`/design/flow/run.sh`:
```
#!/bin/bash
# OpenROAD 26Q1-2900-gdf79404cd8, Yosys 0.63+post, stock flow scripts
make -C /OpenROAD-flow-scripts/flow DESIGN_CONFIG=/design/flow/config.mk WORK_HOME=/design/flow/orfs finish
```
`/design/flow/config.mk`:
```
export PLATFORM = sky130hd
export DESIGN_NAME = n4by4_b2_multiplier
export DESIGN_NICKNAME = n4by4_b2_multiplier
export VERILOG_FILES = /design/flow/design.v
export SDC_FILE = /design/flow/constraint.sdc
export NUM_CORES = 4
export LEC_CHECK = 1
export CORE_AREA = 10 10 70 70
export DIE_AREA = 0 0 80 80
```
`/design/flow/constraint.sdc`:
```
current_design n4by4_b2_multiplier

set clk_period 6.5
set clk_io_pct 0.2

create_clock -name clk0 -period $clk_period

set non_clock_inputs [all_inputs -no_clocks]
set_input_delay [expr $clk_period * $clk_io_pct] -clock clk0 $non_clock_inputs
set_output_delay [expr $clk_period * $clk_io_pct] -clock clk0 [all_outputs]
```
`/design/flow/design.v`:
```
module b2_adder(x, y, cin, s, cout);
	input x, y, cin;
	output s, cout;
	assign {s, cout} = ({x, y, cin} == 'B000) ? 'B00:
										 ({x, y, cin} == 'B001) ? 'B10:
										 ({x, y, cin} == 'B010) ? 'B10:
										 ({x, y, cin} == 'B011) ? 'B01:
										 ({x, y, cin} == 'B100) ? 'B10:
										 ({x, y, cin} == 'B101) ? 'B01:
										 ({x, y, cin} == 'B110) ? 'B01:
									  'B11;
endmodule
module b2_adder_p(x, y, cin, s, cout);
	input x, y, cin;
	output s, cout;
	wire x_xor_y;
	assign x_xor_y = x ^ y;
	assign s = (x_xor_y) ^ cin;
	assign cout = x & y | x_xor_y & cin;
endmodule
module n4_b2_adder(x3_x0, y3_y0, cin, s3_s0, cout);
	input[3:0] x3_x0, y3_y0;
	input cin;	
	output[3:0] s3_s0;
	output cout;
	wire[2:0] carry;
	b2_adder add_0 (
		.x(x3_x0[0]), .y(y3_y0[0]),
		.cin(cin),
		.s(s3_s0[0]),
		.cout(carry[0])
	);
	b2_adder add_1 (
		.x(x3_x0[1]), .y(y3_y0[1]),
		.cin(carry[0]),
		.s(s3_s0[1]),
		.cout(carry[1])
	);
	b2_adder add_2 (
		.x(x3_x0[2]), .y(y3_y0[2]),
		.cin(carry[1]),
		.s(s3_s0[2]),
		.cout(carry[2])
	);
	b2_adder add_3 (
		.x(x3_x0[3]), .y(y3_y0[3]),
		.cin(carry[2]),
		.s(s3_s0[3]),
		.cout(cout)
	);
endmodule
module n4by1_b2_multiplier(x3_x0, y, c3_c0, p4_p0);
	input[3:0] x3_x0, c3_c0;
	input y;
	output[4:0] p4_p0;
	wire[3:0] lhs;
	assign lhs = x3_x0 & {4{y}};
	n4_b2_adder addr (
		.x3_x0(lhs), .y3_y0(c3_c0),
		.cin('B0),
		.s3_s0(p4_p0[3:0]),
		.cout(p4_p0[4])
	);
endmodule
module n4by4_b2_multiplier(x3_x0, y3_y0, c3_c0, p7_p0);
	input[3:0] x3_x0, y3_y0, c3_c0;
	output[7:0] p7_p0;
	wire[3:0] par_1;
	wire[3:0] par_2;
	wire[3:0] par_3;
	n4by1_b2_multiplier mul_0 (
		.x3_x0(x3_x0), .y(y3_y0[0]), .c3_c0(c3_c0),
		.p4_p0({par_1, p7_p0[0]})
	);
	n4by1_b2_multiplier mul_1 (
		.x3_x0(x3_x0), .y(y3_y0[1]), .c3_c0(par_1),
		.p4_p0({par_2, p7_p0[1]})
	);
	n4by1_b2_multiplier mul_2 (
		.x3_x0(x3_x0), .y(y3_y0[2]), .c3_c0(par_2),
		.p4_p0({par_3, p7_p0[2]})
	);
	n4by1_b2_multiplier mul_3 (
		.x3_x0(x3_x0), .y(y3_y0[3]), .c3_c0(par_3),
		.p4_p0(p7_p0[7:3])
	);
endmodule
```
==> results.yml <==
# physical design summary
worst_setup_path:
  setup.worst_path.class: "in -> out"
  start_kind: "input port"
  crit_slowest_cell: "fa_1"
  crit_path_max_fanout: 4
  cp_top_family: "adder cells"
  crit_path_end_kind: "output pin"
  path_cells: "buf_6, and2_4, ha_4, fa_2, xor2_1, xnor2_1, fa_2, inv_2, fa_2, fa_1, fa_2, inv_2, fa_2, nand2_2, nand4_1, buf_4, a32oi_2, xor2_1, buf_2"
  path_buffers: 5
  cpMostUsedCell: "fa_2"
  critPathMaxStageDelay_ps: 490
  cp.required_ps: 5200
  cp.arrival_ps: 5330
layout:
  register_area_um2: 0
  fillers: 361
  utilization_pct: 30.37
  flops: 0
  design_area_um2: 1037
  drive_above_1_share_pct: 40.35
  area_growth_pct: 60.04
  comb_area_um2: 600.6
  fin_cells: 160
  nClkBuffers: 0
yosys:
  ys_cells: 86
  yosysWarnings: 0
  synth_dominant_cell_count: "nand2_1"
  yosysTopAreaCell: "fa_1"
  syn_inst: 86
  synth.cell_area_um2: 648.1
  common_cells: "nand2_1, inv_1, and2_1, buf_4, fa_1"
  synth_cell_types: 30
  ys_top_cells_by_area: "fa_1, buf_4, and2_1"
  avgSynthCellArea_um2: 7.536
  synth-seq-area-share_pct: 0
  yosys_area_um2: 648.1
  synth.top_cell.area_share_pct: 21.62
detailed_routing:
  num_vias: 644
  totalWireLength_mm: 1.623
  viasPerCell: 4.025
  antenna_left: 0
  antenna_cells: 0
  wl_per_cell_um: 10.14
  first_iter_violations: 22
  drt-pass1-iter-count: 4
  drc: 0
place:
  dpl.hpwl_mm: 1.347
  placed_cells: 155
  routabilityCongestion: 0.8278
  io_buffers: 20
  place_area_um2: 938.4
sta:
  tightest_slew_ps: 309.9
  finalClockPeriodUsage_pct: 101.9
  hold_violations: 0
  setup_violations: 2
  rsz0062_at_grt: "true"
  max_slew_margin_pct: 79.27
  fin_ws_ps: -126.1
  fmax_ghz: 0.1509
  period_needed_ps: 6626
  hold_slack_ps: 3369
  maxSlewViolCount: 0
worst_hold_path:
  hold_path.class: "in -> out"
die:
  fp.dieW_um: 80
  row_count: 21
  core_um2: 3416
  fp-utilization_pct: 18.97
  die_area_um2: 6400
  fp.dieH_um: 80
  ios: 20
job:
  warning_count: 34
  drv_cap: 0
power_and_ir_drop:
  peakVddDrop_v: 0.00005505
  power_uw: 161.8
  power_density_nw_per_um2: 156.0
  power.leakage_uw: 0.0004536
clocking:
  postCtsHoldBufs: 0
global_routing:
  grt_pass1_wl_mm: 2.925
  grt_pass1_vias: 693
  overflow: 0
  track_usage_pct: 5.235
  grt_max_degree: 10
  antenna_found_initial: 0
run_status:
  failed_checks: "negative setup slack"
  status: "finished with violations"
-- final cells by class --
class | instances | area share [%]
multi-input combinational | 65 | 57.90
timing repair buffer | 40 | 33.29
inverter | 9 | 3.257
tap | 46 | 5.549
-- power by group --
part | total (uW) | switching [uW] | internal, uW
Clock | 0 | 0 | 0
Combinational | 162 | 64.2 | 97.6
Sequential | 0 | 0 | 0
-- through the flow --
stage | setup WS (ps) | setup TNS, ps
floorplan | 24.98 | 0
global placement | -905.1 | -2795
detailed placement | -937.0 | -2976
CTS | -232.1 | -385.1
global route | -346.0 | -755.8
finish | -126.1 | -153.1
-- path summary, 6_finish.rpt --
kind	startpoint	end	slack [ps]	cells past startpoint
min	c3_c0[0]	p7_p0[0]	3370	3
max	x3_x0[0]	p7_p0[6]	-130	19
---
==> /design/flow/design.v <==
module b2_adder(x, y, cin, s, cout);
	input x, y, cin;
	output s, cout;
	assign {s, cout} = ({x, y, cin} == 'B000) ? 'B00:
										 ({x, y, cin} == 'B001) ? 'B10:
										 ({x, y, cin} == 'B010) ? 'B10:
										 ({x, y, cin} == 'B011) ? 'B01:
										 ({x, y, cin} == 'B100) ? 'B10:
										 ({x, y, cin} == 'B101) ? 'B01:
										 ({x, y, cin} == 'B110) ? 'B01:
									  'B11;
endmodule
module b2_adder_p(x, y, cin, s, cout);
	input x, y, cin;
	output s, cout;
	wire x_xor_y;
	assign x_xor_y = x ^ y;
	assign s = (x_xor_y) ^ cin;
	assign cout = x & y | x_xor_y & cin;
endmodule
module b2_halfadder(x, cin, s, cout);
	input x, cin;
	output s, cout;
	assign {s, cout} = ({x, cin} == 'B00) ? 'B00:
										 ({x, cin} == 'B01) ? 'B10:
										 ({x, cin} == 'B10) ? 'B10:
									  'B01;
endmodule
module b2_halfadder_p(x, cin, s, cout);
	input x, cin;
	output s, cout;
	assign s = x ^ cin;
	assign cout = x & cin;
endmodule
---
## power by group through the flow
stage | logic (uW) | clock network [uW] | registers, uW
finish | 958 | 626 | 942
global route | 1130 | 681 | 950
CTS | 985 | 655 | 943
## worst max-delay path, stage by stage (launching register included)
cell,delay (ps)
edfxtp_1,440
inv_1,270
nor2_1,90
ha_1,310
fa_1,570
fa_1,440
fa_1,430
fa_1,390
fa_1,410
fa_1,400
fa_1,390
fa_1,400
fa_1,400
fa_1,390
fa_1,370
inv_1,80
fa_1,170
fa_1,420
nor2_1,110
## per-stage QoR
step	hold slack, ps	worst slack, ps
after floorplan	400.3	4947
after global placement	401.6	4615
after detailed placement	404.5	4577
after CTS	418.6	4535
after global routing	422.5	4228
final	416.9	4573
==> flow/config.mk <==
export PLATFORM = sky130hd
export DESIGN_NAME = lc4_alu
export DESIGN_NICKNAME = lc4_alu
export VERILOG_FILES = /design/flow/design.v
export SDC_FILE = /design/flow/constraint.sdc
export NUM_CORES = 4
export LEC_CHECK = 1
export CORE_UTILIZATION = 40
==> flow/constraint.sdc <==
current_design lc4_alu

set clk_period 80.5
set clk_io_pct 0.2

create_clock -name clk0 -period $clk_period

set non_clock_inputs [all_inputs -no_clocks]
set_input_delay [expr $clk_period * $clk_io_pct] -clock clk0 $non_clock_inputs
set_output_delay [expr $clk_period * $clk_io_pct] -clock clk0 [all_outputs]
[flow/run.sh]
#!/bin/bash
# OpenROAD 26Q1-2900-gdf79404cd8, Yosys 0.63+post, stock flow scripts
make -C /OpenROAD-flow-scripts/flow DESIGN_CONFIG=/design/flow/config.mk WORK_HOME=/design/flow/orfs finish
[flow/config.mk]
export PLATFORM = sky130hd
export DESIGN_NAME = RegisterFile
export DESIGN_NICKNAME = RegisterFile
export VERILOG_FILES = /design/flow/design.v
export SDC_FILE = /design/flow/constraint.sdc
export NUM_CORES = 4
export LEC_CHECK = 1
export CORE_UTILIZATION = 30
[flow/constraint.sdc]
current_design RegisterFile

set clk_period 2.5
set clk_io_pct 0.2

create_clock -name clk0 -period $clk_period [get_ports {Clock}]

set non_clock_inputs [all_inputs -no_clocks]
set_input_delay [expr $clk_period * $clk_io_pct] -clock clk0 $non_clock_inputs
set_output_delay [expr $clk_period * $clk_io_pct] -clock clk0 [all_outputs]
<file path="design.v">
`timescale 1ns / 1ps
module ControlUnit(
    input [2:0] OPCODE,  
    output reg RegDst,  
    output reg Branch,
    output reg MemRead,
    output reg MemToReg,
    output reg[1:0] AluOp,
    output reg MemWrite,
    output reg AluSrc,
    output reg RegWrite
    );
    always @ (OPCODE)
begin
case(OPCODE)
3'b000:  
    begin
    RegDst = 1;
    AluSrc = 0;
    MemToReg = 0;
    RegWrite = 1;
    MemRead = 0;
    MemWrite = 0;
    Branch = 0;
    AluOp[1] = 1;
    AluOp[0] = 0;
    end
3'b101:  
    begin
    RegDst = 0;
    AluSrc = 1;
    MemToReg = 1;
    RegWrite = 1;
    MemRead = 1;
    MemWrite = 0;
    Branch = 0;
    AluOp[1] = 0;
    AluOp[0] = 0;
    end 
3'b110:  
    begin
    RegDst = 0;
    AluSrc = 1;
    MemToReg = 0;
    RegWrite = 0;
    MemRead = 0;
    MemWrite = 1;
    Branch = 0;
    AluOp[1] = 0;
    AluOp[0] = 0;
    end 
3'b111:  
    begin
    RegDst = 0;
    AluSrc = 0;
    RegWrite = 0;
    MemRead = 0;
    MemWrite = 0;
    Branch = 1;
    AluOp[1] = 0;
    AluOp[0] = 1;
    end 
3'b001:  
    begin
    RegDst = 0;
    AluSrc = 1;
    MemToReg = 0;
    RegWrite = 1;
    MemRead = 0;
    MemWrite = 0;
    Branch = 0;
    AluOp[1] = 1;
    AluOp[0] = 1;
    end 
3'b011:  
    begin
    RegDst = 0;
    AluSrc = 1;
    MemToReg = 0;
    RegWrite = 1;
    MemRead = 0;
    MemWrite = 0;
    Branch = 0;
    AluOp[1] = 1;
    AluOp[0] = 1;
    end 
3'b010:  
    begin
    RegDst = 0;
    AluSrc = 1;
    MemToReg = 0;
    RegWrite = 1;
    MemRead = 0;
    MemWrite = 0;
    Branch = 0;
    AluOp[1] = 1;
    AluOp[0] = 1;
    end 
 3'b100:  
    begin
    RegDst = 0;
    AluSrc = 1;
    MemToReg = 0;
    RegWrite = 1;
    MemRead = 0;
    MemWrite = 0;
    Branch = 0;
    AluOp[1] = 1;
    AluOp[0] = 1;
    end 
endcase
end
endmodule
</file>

▶ _Problem to solve_
All lines of the listing that contain the word "after" should be copied out.

▶ _The answer_
after floorplan	400.3	4947
after global placement	401.6	4615
after detailed placement	404.5	4577
after CTS	418.6	4535
after global routing	422.5	4228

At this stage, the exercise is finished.